Flexibilidad cognitiva en niños con Autismo

Actualizado: 31 oct 2020



Es muy común que nos encontremos con conductas rígidas y resistentes al cambio en niños con Autismo y esto se debe principalmente que a los niños con autismo se les dificulta adaptarse y anticiparse a posibles cambios de situaciones y tienden a sentirse más seguros repitiendo la misma situación o conducta, es decir, manteniendo la misma rutina como por ejemplo: ir al parque siempre tomando el mismo camino. Estos tipos de conductas conllevan a que la conducta del niño sea menos adaptativa y funcional, pudiendo desencadenar fuertes crisis cuando una situación no se da como ellos esperan que se dé.

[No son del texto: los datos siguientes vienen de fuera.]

--- src/hw/rtl/c2s_pkg.sv ---
// Shared constants and the CORDIC stage angle table for the converter.
package c2s_pkg;

    localparam int GUARD_BITS = 8;
    localparam int GROW_BITS = 4;
    localparam int ACC_BITS = 64;
    localparam int GAIN_BITS = 32;
    localparam logic [GAIN_BITS-1:0] GAIN_Q32 = 32'd2608131496;
    localparam logic [63:0] INV_TWO_PI_Q64 = 64'h28BE60DB9391054A;
    localparam logic [ACC_BITS-1:0] HALF_TURN = 64'h8000_0000_0000_0000;
    localparam logic [ACC_BITS-1:0] QUARTER_TURN = 64'h4000_0000_0000_0000;
    localparam logic [ACC_BITS-1:0] EIGHTH_TURN = 64'h2000_0000_0000_0000;

    // atan(2^-i) as a fraction of a turn, 2^64 units per turn
    function automatic logic [ACC_BITS-1:0] stage_angle(input int unsigned i);
        logic [63:0] sum;
        logic [63:0] term;
        logic [127:0] prod;
        int unsigned k;
        sum = '0;
        if (i == 0) begin
            return EIGHTH_TURN;
        end
        for (k = 0; i * (2 * k + 1) <= 62; k++) begin
            term = (64'd1 << (62 - i * (2 * k + 1))) / 64'(2 * k + 1);
            if (k[0]) begin
                sum = sum - term;
            end else begin
                sum = sum + term;
            end
        end
        prod = {64'd0, sum} * {64'd0, INV_TWO_PI_Q64};
        return prod[125:62];
    endfunction

endpackage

La flexibilidad cognitiva es la capacidad que tiene el cerebro para adaptar la conducta y el pensamiento de una persona con facilidad en posibles situaciones cambiantes y de sorpresa.

La flexibilidad cognitiva es una habilidad que puede entrenarse, aprender y mejorar. Es por ello que es de gran importancia fomentar y exponer a los niños con autismo a contextos donde las rutinas sean variables en cuanto a las actividades diarias, como los horarios para las mismas.

Estas son algunas sugerencias para entrenar la flexibilidad cognitiva:

  • Anticipar lo que ocurrirá. Por ejemplo: Si irá al cumpleaños de un amigo, se le deberá anticipar que irá a festejar el cumpleaños de su amigo, donde habrán otros niños, habrá música, globos, etc.

  • Se le puede presentar alternativas de actividades cuando el niño desea hacer algo que no se puede hacer en ese momento. Es bueno que el adulto junto con el niño busquen una buena alternativa como modo de solución.

  • Alterar la rutina diaria y el orden en que se realizan estas mismas. Por ejemplo: no siempre tomar el mismo camino para ir a determinados sitios como puede ser el centro de terapias o ir al colegio.

  • Valerse del uso de imágenes para planificar una actividad. Alterar frecuentemente estas planificaciones y ayudar al niño a encontrar una solución.

  • Aumentar la flexibilidad a nivel de su lenguaje con actividades que trabajen el lenguaje no literal (metáforas, adivinanzas, bromas, etc.)

  • Fichas de actividades para desarrollar la flexibilidad cognitiva, como por ejemplo: laberintos, buscar objetos escondidos, completar códigos, etc.

  • Desarrollar habilidades cognitivas mediante juegos como: juegos de construcción, juegos de mesas, Simón dice, etc.

Si notas que tu niño presenta dificultades por presentar patrones rígidos de conducta, los cuales son difíciles de cambiar y alteran el bienestar de sí mismo y su entorno inmediato es recomendable consultar a un especialista, de modo de intervenir en estas conductas con el fin de ayudar a la adecuada regulación emocional y funcionamiento del niño.